## PROBLEM REQUIREMENTS
From the top of the records below down to the line containing "worst min register", reproduce every line exactly.
::::::::
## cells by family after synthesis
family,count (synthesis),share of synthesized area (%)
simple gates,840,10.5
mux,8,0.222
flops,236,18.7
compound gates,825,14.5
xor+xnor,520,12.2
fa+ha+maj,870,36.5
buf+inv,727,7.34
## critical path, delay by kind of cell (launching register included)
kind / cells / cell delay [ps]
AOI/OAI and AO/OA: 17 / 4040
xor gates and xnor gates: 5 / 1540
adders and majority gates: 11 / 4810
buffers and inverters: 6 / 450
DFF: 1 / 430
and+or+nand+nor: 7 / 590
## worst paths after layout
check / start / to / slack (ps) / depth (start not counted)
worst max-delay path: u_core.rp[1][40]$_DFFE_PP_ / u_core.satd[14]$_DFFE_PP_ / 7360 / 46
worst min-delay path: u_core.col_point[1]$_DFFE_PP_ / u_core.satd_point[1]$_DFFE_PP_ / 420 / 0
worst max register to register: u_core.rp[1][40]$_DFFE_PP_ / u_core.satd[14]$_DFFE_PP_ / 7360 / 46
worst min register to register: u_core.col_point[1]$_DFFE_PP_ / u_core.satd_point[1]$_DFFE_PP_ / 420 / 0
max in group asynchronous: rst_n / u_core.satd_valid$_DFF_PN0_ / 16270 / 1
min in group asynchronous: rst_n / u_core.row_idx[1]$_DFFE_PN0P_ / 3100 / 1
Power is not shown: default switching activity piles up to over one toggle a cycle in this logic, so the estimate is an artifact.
### src/hw/mvr_pkg.sv
// types, FSM states and block constants for the refinement engine
`default_nettype none

package mvr_pkg;

    typedef logic [7:0]         pixel_t;
    // L0 minus L1
    typedef logic signed [8:0]  resid_t;
    typedef logic signed [12:0] coef_t;
    // 16 x 4080 still fits
    typedef logic [15:0]        satd_t;
    typedef logic [3:0]         point_t;

    typedef enum logic [2:0] {
        S_IDLE,
        S_LOAD,
        S_MV,
        S_SEARCH,
        S_DRAIN,
        S_OUTPUT
    } state_t;

    localparam int BLK          = 4;
    localparam int NUM_POINTS   = 9;
    localparam int MV_BYTES     = 4;
    // 16 cost bits, then 4 point bits
    localparam int OUT_BITS     = 20;
    // reads still in flight after the last address
    localparam int DRAIN_CYCLES = 4;

endpackage

`default_nettype wire

### src/hw/mvr_fsm.sv
// top-level control FSM of the refinement engine
`timescale 1ns/1ps
`default_nettype none

module mvr_fsm (
    input  logic            clk,
    input  logic            rst_n,
    input  logic            in_valid,
    input  logic            in_valid2,
    input  logic            load_done,
    input  logic            mv_done,
    input  logic            search_done,
    input  logic            drain_done,
    input  logic            out_done,
    output mvr_pkg::state_t state
);

    mvr_pkg::state_t next_state;

    always_ff @(posedge clk or negedge rst_n) begin
        if (!rst_n) begin
            state <= mvr_pkg::S_IDLE;
        end else begin
            state <= next_state;
        end
    end

    // each state leaves on the done pulse of its own counter
    always_comb begin
        next_state = state;
        case (state)
            mvr_pkg::S_IDLE: begin
                if (in_valid) begin
                    next_state = mvr_pkg::S_LOAD;
                end else if (in_valid2) begin
                    next_state = mvr_pkg::S_MV;
                end
            end
            mvr_pkg::S_LOAD: begin
                if (load_done) next_state = mvr_pkg::S_IDLE;
            end
            mvr_pkg::S_MV: begin
                if (mv_done) next_state = mvr_pkg::S_SEARCH;
            end
            mvr_pkg::S_SEARCH: begin
                if (search_done) next_state = mvr_pkg::S_DRAIN;
            end
            mvr_pkg::S_DRAIN: begin
                if (drain_done) next_state = mvr_pkg::S_OUTPUT;
            end
            mvr_pkg::S_OUTPUT: begin
                if (out_done) next_state = mvr_pkg::S_IDLE;
            end
            default: next_state = mvr_pkg::S_IDLE;
        endcase
    end

endmodule

`default_nettype wire

### config.mk
export PLATFORM = sky130hd
export DESIGN_NAME = mvr_fsm
export DESIGN_NICKNAME = d
export VERILOG_FILES = /design/src/hw/mvr_pkg.sv /design/src/hw/mvr_fsm.sv
export SDC_FILE = /design/constraint.sdc
export NUM_CORES = 1
export LEC_CHECK = 0
export ABC_AREA = 1
export BUFFER_PORTS_ARGS = -buffer_cell sky130_fd_sc_hd__buf_2
export CORE_AREA = 2 2 39 41
export CTS_BUF_LIST = sky130_fd_sc_hd__clkbuf_8
export CTS_CLUSTER_DIAMETER = 150
export CTS_CLUSTER_SIZE = 25
export DETAILED_ROUTE_END_ITERATION = 10
export DIE_AREA = 0 0 41 43
export PLACE_DENSITY = 0.38
export SETUP_SLACK_MARGIN = 0.05
export SLEW_MARGIN = 25
export SYNTH_ARGS = -nofsm -noshare
export SYNTH_HDL_FRONTEND = slang
export SYNTH_SLANG_ARGS = --single-unit
### constraint.sdc
create_clock -name clk -period 1.9 [get_ports clk]
set_clock_uncertainty 0.2 [all_clocks]
set_input_delay 0.19 -clock clk [delete_from_list [all_inputs] [get_ports clk]]
set_output_delay 0.19 -clock clk [all_outputs]
set_load 0.02 [all_outputs]
After elaboration in Yosys (flattened, before gate mapping)

Cells that the tools add are included.

Multiply operators: 0
Magnitude comparators: 0
Add/subtract/negate cells: 0
Reduce and logical (&&, ||, !) cells: 2
Bitwise gates (word level): 0
Shift operators: 0
Equal/unequal tests: 11
Div/mod/pow operators: 0
Multiplexer cells: 8

Operator list:

| kind                                                                  | number |
|---|---|
| 3-bit two-way mux                                                     | 7 |
| 3-bit one-hot mux with 6 select lines                                 | 1 |
| 2-bit != test, second input constant                                  | 5 |
| 3-bit by 2-bit equality test with 1-bit output, second input constant | 2 |
| 3-bit equality test, second input constant                            | 2 |
| 6-bit AND reduction                                                   | 1 |
| 3-bit by 1-bit equality test with 1-bit output, second input constant | 1 |
| 3-bit zero test                                                       | 1 |
| 3-bit != test, second input constant                                  | 1 |

Memories: 0
Register bits: 3
Memory bits (read-only): 0
Input port bits: 9
Latch bits: 0
Output and inout bits: 3
Memory bits (writable): 0

Longest topological paths before layout

Gate-level depths: netlist of run 1.

Depth in word-level cells: 3
Gate-level depth with buffers: 8

Worst setup path after synthesis of run 1

Ideal clock, no wire load.

Path type: register -> register
Start: register state[2]
End: register state[0]
Slack: 527 ps
Cell stages (with the launch flop): 9
Data arrival time: 1051 ps
Data required time: 1579 ps
Library setup time: 121 ps
Cells stage by stage: dfrtp_1 > inv_2 > nand2_2 > nor2_2 > nand2_2 > nand2_2 > clkinv_2 > nand3_1 > nand2_1

Word-level cells in the longest chain between the ends: 3
Elaborated cells between the ends (all ways): 14
Those cells by class: eq/ne (11); mux (1); reduce/logical (2)

Ends and longest elaborated chain:

| what                                                                   | RTL line      | RTL |
|---|---|---|
| from (decl)                                                            | mvr_fsm.sv:15 | `output mvr_pkg::state_t state` |
| from (signal assigned)                                                 | mvr_fsm.sv:22 | `state <= mvr_pkg::S_IDLE;` |
| from (signal assigned)                                                 | mvr_fsm.sv:24 | `state <= next_state;` |
| 3-bit equality test, or another cell as far along                      | mvr_fsm.sv:31 | `case (state)` |
| 2-bit != test (no source line) / 3-bit != test (equally long branches) | n/a           |  |
| 6-bit AND reduction (no source line)                                   | n/a           |  |

Several ways; a longest one is shown, not always the timed one.
A chain may end at the register's enable or synchronous reset.

Worst setup path in the final report of run 1

Ends and elaborated chain as after synthesis.

==> reports/metrics.cfg, run 1 <==
[yosys]
yosys_warnings = 0
ys.flop_type = dfrtp_1
synth.distinct_cells = 14
yosysMostFrequentCell = nand2_1
synthTopCellsByArea = dfrtp_1 (30%), nand3_1 (12%), nand2_1 (11%), inv_1 (9.1%), o21ai_0 (8.1%)
synth_edf_count = 0
async_reset_ff_share_pct = 100
syn_area_per_cell_sq_um = 6.19
synthesis.area_sq_um = 248
synth.top_cells.by_count = nand2_1 (7), inv_1 (6), nand3_1 (6)
ys_ff_latch = 3
yosys.area.top_type = dfrtp_1
synth_seq_area_share_pct = 30.3
synthCells = 40
yosysTopAreaCellShare_pct = 30.3
synth_fp_nets = 49

[placement]
dp_hpwl_microns = 468
port_buffers = 11
dpl_cell_area_sq_um = 323
dp_cells = 67
gp_congestion = 0.712

[outcome]
outcome = complete, no violations

[clock_network]
root_buffer = clkbuf_8
clock_path_buffers = 2
cts_buffers = 3
clk_pin_slew_worst_paths_ps = 30
cts_setup_buffers = 0
cts_num_sinks = 3
h-tree-depth = 1
cts_tree = built
clk_latency_ps = 210

[layout]
final_cell_area_sq_um = 378
layout-drive-gt1-share_pct = 35.7
fin_cells = 72
area_growth_pct = 52.5
largest_register = state
largest_reg_flops = 3
layout.nets = 66
n_antenna_cell = 0
reg_top3 = state x3

[pwr]
p_leak_nw = 0.224
p_total_mw = 0.581
p_per_area_nw_per_um2 = 1540
peakVddDrop_mv = 0.549

[setup_path]
worstSetupEndpointType = flip-flop
ff2ff_setup_slack_ps = 540
reg2regPathDepth = 8
critPathLaunch = state[2]$_DFFE_PN0P_
r2r-end = state[0]$_DFFE_PN0P_
critical_path_class = reg2reg
start_kind = flip-flop
cp_max_fo = 8
arrival_ps = 1260
timing.rr.start = state[2]$_DFFE_PN0P_
worstPathRequired_ps = 1800
timing.critical_path.to = state[0]$_DFFE_PN0P_

[floorplanning]
fp.dieW_microns = 41
coreArea_sq_um = 1380
num_rows = 14
chipHeight_microns = 43
pin_count = 12
dieArea_sq_um = 1760
initial_core_util_pct = 17.9

[grt]
grt_pass1_wl_mm = 1.03
grt_max_degree = 9
gr-total-overflow = 0
grt_antenna_before_repair = 0
grt_use_total_pct = 8.86
first_global_vias = 274

[detailed_routing]
wirelength_microns = 594
remaining_drc_errors = 0
wl_per_cell_microns = 8.25
drt_iter0_markers = 3
dr.pass1.iters = 2
dr_total_vias = 286
avgViaCountPerCell = 3.97
detail-route-antenna-nets = 0

[timing]
worst_pin_slew_ps = 227
slew_violations = 0
timing_hold_violations_final = 0
slew_headroom_pct = 84.9
fin_tns_setup_ps = 0
setup-violations-final = 0
fin_crit_ps = 1360
rsz0062_at_grt = false
whs_ps = 92.2
timing.final.crit_share_pct = 71.6
clock.fmax_mhz = 735

[min_path]
hold_class = in2reg

[run]
maxCapViolations = 0
$ cat src/rtl/drive_pkg.sv
// Shared types for the single-wheel position drive
// Angle and ratio widths, profiler states, the profiler to PWM command
// and the acceleration ramp table
package drive_pkg;

    localparam int ANGLE_COUNTS = 4096;  // Encoder counts per turn

    typedef logic [11:0] angle_t;  // Angle or distance, modulo one turn
    typedef logic [7:0]  ratio_t;  // PWM high time out of 255
    typedef logic [3:0]  step_t;   // Ramp table index

    typedef enum logic [2:0] {
        st_idle     = 3'd0,
        st_calc     = 3'd1,
        st_accel    = 3'd2,
        st_cruise   = 3'd3,
        st_decel    = 3'd4,
        st_shutdown = 3'd5
    } profile_state_t;

    // Command from profiler to PWM generator
    typedef struct packed {
        ratio_t ratio;      // Requested high time
        logic   direction;  // 0 clockwise, counts up
        logic   enable;     // Bridge enable
    } drive_cmd_t;

    // Acceleration curve, steep at first and flattening toward full speed
    function automatic ratio_t ramp_ratio(input step_t step);
        case (step)
            4'd0:    return 8'd11;
            4'd1:    return 8'd29;
            4'd2:    return 8'd48;
            4'd3:    return 8'd65;
            4'd4:    return 8'd82;
            4'd5:    return 8'd99;
            4'd6:    return 8'd113;
            4'd7:    return 8'd128;
            4'd8:    return 8'd141;
            4'd9:    return 8'd153;
            4'd10:   return 8'd164;
            4'd11:   return 8'd174;
            4'd12:   return 8'd185;
            4'd13:   return 8'd193;
            4'd14:   return 8'd200;
            default: return 8'd206;
        endcase
    endfunction

endpackage

$ cat src/rtl/quadrature_decoder.sv
// Quadrature encoder decoder
// Brings A and B into the clock domain and turns each Gray-code step
// into a count on a wrapping 12-bit angle
`timescale 1ns/1ps

module quadrature_decoder (
    input  logic              clock,
    input  logic              reset_n,
    input  logic              enc_a,
    input  logic              enc_b,
    output drive_pkg::angle_t current_angle
);
    import drive_pkg::*;

    logic [1:0] a_sync;      // Two-flop synchronizer for A
    logic [1:0] b_sync;      // Two-flop synchronizer for B
    logic [1:0] ab_curr;
    logic [1:0] ab_prev;
    logic [3:0] transition;
    logic       count_en;
    angle_t     step_val;

    assign ab_curr    = {a_sync[1], b_sync[1]};
    assign transition = {ab_prev, ab_curr};

    always_ff @(posedge clock or negedge reset_n) begin
        if (!reset_n) begin
            a_sync  <= 2'b00;
            b_sync  <= 2'b00;
            ab_prev <= 2'b00;
        end else begin
            a_sync  <= {a_sync[0], enc_a};
            b_sync  <= {b_sync[0], enc_b};
            ab_prev <= ab_curr;
        end
    end

    // Clockwise runs 00 01 11 10, counter-clockwise the reverse
    always_comb begin
        count_en = 1'b1;
        step_val = 12'd1;
        case (transition)
            4'b0001, 4'b0111, 4'b1110, 4'b1000: step_val = 12'd1;
            4'b0010, 4'b1011, 4'b1101, 4'b0100: step_val = 12'hfff;  // Minus one
            default: count_en = 1'b0;  // No change or illegal jump
        endcase
    end

    always_ff @(posedge clock or negedge reset_n) begin
        if (!reset_n) begin
            current_angle <= '0;
        end else if (count_en) begin
            current_angle <= current_angle + step_val;  // Wraps at one turn
        end
    end

    // Both phases flipping between samples means edges were lost
    a_single_step: assert property (
        @(posedge clock) disable iff (!reset_n)
        (ab_prev ^ ab_curr) != 2'b11
    ) else $error("quadrature_decoder: A and B changed in the same sample");

endmodule
`src/verilog/adc_xy_pkg.sv`:
```
package adc_xy_pkg;

  // adc front end
  localparam int ADC_BITS = 10;

  // frame buffer in pixels
  localparam int FB_W = 64;
  localparam int FB_H = 48;
  localparam int COORD_BITS = $clog2(FB_W);

  // clk cycles per pixel
  localparam int PIX_DIV = 4;

  // horizontal timing in pixels
  localparam int H_VISIBLE = FB_W;
  localparam int H_FRONT = 8;
  localparam int H_SYNC = 8;
  localparam int H_BACK = 16;
  localparam int H_TOTAL = H_VISIBLE + H_FRONT + H_SYNC + H_BACK;
  localparam int H_SYNC_START = H_VISIBLE + H_FRONT;
  localparam int H_SYNC_END = H_SYNC_START + H_SYNC;

  // vertical timing in lines
  localparam int V_VISIBLE = FB_H;
  localparam int V_FRONT = 2;
  localparam int V_SYNC = 2;
  localparam int V_BACK = 4;
  localparam int V_TOTAL = V_VISIBLE + V_FRONT + V_SYNC + V_BACK;
  localparam int V_SYNC_START = V_VISIBLE + V_FRONT;
  localparam int V_SYNC_END = V_SYNC_START + V_SYNC;

  typedef logic [ADC_BITS-1:0] adc_word_t;
  typedef logic [COORD_BITS-1:0] coord_t;
  // y in the upper half, x in the lower half
  typedef logic [2*COORD_BITS-1:0] fb_addr_t;
  typedef logic [3:0] color_t;
  // red 11:8, green 7:4, blue 3:0
  typedef logic [11:0] pixel_t;
  typedef logic [6:0] hcount_t;
  typedef logic [5:0] vcount_t;

  typedef struct packed {
    fb_addr_t addr;
    pixel_t   pixel;
  } plot_t;

  typedef struct packed {
    hcount_t hcount;
    vcount_t vcount;
    logic    visible;
    logic    hsync;
    logic    vsync;
  } vga_pos_t;

  typedef enum logic [1:0] {
    ARB_IDLE,
    ARB_WRITE,
    ARB_ACK
  } arb_state_e;

  typedef enum logic [1:0] {
    HS_IDLE,
    HS_REQ,
    HS_RELEASE
  } hs_state_e;

endpackage

```
`src/verilog/adc_sample.sv`:
```
module adc_sample
  import adc_xy_pkg::*;
(
  input  logic      clk,
  input  logic      rst_n,
  input  logic      adc_clk,
  input  adc_word_t adc_x,
  input  adc_word_t adc_y,
  input  logic      adc_red,
  input  logic      adc_grn,
  input  logic      adc_blu,
  output logic      plot_req,
  output plot_t     plot,
  input  logic      plot_ack
);

  logic [1:0] adc_sync;
  logic       adc_prev;
  logic       adc_strobe;
  hs_state_e  hs_state;
  logic       take;

  coord_t     pt_x;
  coord_t     pt_y;
  logic [7:0] y_mul;
  pixel_t     pt_pixel;

  // adc_clk is asynchronous to clk
  always_ff @(posedge clk or negedge rst_n) begin
    if (!rst_n) begin
      adc_sync <= 2'b00;
      adc_prev <= 1'b0;
    end else begin
      adc_sync <= {adc_sync[0], adc_clk};
      adc_prev <= adc_sync[1];
    end
  end

  assign adc_strobe = adc_sync[1] && !adc_prev;

  // strobes during a handshake are dropped
  assign take = adc_strobe && (hs_state == HS_IDLE);

  // top six bits of x, y scaled by 3/4 onto 48 rows
  assign pt_x     = adc_x[ADC_BITS-1 -: COORD_BITS];
  assign y_mul    = {2'b00, adc_y[ADC_BITS-1 -: COORD_BITS]}
                  + {1'b0, adc_y[ADC_BITS-1 -: COORD_BITS], 1'b0};
  assign pt_y     = y_mul[7:2];
  assign pt_pixel = {{4{adc_red}}, {4{adc_grn}}, {4{adc_blu}}};

  always_ff @(posedge clk or negedge rst_n) begin
    if (!rst_n) begin
      hs_state <= HS_IDLE;
    end else begin
      case (hs_state)
        HS_IDLE: begin
          if (take) begin
            hs_state <= HS_REQ;
          end
        end
        HS_REQ: begin
          if (plot_ack) begin
            hs_state <= HS_RELEASE;
          end
        end
        HS_RELEASE: begin
          if (!plot_ack) begin
            hs_state <= HS_IDLE;
          end
        end
        default: hs_state <= HS_IDLE;
      endcase
    end
  end

  // held stable for the whole request
  always_ff @(posedge clk) begin
    if (take) begin
      plot.addr  <= {pt_y, pt_x};
      plot.pixel <= pt_pixel;
    end
  end

  assign plot_req = (hs_state == HS_REQ);

endmodule

```
`src/verilog/fb_arbiter.sv`:
```
module fb_arbiter
  import adc_xy_pkg::*;
(
  input  logic       clk,
  input  logic       rst_n,
  input  logic [1:0] phase,

  // scan-out read port
  input  logic       rd_strobe,
  input  fb_addr_t   rd_addr,
  output pixel_t     rd_data,

  // plot write port
  input  logic       plot_req,
  input  plot_t      plot,
  output logic       plot_ack,

  // sram pins
  output fb_addr_t   sram_addr,
  output pixel_t     sram_data_out,
  input  pixel_t     sram_data_in,
  output logic       sram_data_oe,
  output logic       sram_we_n,
  output logic       sram_oe_n,
  output logic       sram_ce_n
);

  arb_state_e state;
  logic       rd_go;
  logic       wr_go;

  // read owns phases 0 and 1
  assign rd_go = rd_strobe && (phase == 2'd0);

  // write pins are set up at the end of phase 1 so the pulse lands in phase 2
  assign wr_go = (state == ARB_IDLE) && plot_req && (phase == 2'd1);

  always_ff @(posedge clk or negedge rst_n) begin
    if (!rst_n) begin
      state <= ARB_IDLE;
    end else begin
      case (state)
        ARB_IDLE: begin
          if (wr_go) begin
            state <= ARB_WRITE;
          end
        end
        // we_n is low for this one cycle
        ARB_WRITE: begin
          state <= ARB_ACK;
        end
        ARB_ACK: begin
          if (!plot_req) begin
            state <= ARB_IDLE;
          end
        end
        default: state <= ARB_IDLE;
      endcase
    end
  end

  assign plot_ack = (state == ARB_ACK);

  always_ff @(posedge clk or negedge rst_n) begin
    if (!rst_n) begin
      sram_oe_n    <= 1'b1;
      sram_we_n    <= 1'b1;
      sram_data_oe <= 1'b0;
      sram_ce_n    <= 1'b1;
    end else begin
      sram_oe_n    <= !rd_go;
      sram_we_n    <= !wr_go;
      sram_data_oe <= wr_go;
      sram_ce_n    <= !(rd_go || wr_go);
    end
  end

  always_ff @(posedge clk) begin
    if (rd_go) begin
      sram_addr <= rd_addr;
    end else if (wr_go) begin
      sram_addr     <= plot.addr;
      sram_data_out <= plot.pixel;
    end
  end

  // phase 1, sram output has settled
  always_ff @(posedge clk) begin
    if (!sram_oe_n) begin
      rd_data <= sram_data_in;
    end
  end

endmodule

```
`src/verilog/vga_timing.sv`:
```
module vga_timing
  import adc_xy_pkg::*;
(
  input  logic       clk,
  input  logic       rst_n,
  output logic       pix_en,
  output logic [1:0] phase,
  output vga_pos_t   pos
);

  hcount_t hcount;
  vcount_t vcount;
  logic    h_last;
  logic    v_last;

  // clock enable divider
  always_ff @(posedge clk or negedge rst_n) begin
    if (!rst_n) begin
      phase <= 2'd0;
    end else if (phase == 2'(PIX_DIV - 1)) begin
      phase <= 2'd0;
    end else begin
      phase <= phase + 2'd1;
    end
  end

  assign pix_en = (phase == 2'd0);

  assign h_last = (hcount == hcount_t'(H_TOTAL - 1));
  assign v_last = (vcount == vcount_t'(V_TOTAL - 1));

  always_ff @(posedge clk or negedge rst_n) begin
    if (!rst_n) begin
      hcount <= '0;
      vcount <= '0;
    end else if (pix_en) begin
      if (h_last) begin
        hcount <= '0;
        if (v_last) begin
          vcount <= '0;
        end else begin
          vcount <= vcount + 1'b1;
        end
      end else begin
        hcount <= hcount + 1'b1;
      end
    end
  end

  // both syncs active low
  always_comb begin
    pos.hcount  = hcount;
    pos.vcount  = vcount;
    pos.visible = (hcount < hcount_t'(H_VISIBLE)) && (vcount < vcount_t'(V_VISIBLE));
    pos.hsync   = !((hcount >= hcount_t'(H_SYNC_START)) &&
                    (hcount < hcount_t'(H_SYNC_END)));
    pos.vsync   = !((vcount >= vcount_t'(V_SYNC_START)) &&
                    (vcount < vcount_t'(V_SYNC_END)));
  end

endmodule

```
`src/verilog/vga_scanout.sv`:
```
module vga_scanout
  import adc_xy_pkg::*;
(
  input  logic     clk,
  input  logic     rst_n,
  input  logic     pix_en,
  input  vga_pos_t pos,
  output logic     rd_strobe,
  output fb_addr_t rd_addr,
  input  pixel_t   rd_data,
  output color_t   vga_red,
  output color_t   vga_grn,
  output color_t   vga_blu,
  output logic     vga_hsync,
  output logic     vga_vsync
);

  logic   rd_q1;
  logic   rd_q2;
  pixel_t pix_q;
  logic   vis_d;
  logic   hs_d;
  logic   vs_d;

  // no read outside the visible area
  assign rd_strobe = pix_en && pos.visible;
  assign rd_addr   = {coord_t'(pos.vcount), coord_t'(pos.hcount)};

  // read data returns two cycles after the strobe
  always_ff @(posedge clk or negedge rst_n) begin
    if (!rst_n) begin
      rd_q1 <= 1'b0;
      rd_q2 <= 1'b0;
    end else begin
      rd_q1 <= rd_strobe;
      rd_q2 <= rd_q1;
    end
  end

  always_ff @(posedge clk) begin
    if (rd_q2) begin
      pix_q <= rd_data;
    end
  end

  // flags of the pixel being fetched
  always_ff @(posedge clk or negedge rst_n) begin
    if (!rst_n) begin
      vis_d <= 1'b0;
      hs_d  <= 1'b1;
      vs_d  <= 1'b1;
    end else if (pix_en) begin
      vis_d <= pos.visible;
      hs_d  <= pos.hsync;
      vs_d  <= pos.vsync;
    end
  end

  always_ff @(posedge clk or negedge rst_n) begin
    if (!rst_n) begin
      vga_red   <= '0;
      vga_grn   <= '0;
      vga_blu   <= '0;
      vga_hsync <= 1'b1;
      vga_vsync <= 1'b1;
    end else if (pix_en) begin
      vga_red   <= vis_d ? pix_q[11:8] : '0;
      vga_grn   <= vis_d ? pix_q[7:4] : '0;
      vga_blu   <= vis_d ? pix_q[3:0] : '0;
      vga_hsync <= hs_d;
      vga_vsync <= vs_d;
    end
  end

endmodule

```
`src/verilog/adc_xy_vga_top.sv`:
```
module adc_xy_vga_top
  import adc_xy_pkg::*;
(
  input  logic      clk,
  input  logic      rst_n,

  // adc front end
  input  logic      adc_clk,
  input  adc_word_t adc_x,
  input  adc_word_t adc_y,
  input  logic      adc_red,
  input  logic      adc_grn,
  input  logic      adc_blu,

  // sram
  output fb_addr_t  sram_addr,
  output pixel_t    sram_data_out,
  input  pixel_t    sram_data_in,
  output logic      sram_data_oe,
  output logic      sram_we_n,
  output logic      sram_oe_n,
  output logic      sram_ce_n,

  // vga
  output color_t    vga_red,
  output color_t    vga_grn,
  output color_t    vga_blu,
  output logic      vga_hsync,
  output logic      vga_vsync
);

  logic       plot_req;
  plot_t      plot;
  logic       plot_ack;
  logic       pix_en;
  logic [1:0] phase;
  vga_pos_t   pos;
  logic       rd_strobe;
  fb_addr_t   rd_addr;
  pixel_t     rd_data;

  adc_sample u_adc_sample (
    .clk     (clk),
    .rst_n   (rst_n),
    .adc_clk (adc_clk),
    .adc_x   (adc_x),
    .adc_y   (adc_y),
    .adc_red (adc_red),
    .adc_grn (adc_grn),
    .adc_blu (adc_blu),
    .plot_req(plot_req),
    .plot    (plot),
    .plot_ack(plot_ack)
  );

  fb_arbiter u_fb_arbiter (
    .clk          (clk),
    .rst_n        (rst_n),
    .phase        (phase),
    .rd_strobe    (rd_strobe),
    .rd_addr      (rd_addr),
    .rd_data      (rd_data),
    .plot_req     (plot_req),
    .plot         (plot),
    .plot_ack     (plot_ack),
    .sram_addr    (sram_addr),
    .sram_data_out(sram_data_out),
    .sram_data_in (sram_data_in),
    .sram_data_oe (sram_data_oe),
    .sram_we_n    (sram_we_n),
    .sram_oe_n    (sram_oe_n),
    .sram_ce_n    (sram_ce_n)
  );

  vga_timing u_vga_timing (
    .clk   (clk),
    .rst_n (rst_n),
    .pix_en(pix_en),
    .phase (phase),
    .pos   (pos)
  );

  vga_scanout u_vga_scanout (
    .clk      (clk),
    .rst_n    (rst_n),
    .pix_en   (pix_en),
    .pos      (pos),
    .rd_strobe(rd_strobe),
    .rd_addr  (rd_addr),
    .rd_data  (rd_data),
    .vga_red  (vga_red),
    .vga_grn  (vga_grn),
    .vga_blu  (vga_blu),
    .vga_hsync(vga_hsync),
    .vga_vsync(vga_vsync)
  );

endmodule

```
::::::::
## YOUR SOLUTION
## cells by family after synthesis
family,count (synthesis),share of synthesized area (%)
simple gates,840,10.5
mux,8,0.222
flops,236,18.7
compound gates,825,14.5
xor+xnor,520,12.2
fa+ha+maj,870,36.5
buf+inv,727,7.34
## critical path, delay by kind of cell (launching register included)
kind / cells / cell delay [ps]
AOI/OAI and AO/OA: 17 / 4040
xor gates and xnor gates: 5 / 1540
adders and majority gates: 11 / 4810
buffers and inverters: 6 / 450
DFF: 1 / 430
and+or+nand+nor: 7 / 590
## worst paths after layout
check / start / to / slack (ps) / depth (start not counted)
worst max-delay path: u_core.rp[1][40]$_DFFE_PP_ / u_core.satd[14]$_DFFE_PP_ / 7360 / 46
worst min-delay path: u_core.col_point[1]$_DFFE_PP_ / u_core.satd_point[1]$_DFFE_PP_ / 420 / 0
worst max register to register: u_core.rp[1][40]$_DFFE_PP_ / u_core.satd[14]$_DFFE_PP_ / 7360 / 46
worst min register to register: u_core.col_point[1]$_DFFE_PP_ / u_core.satd_point[1]$_DFFE_PP_ / 420 / 0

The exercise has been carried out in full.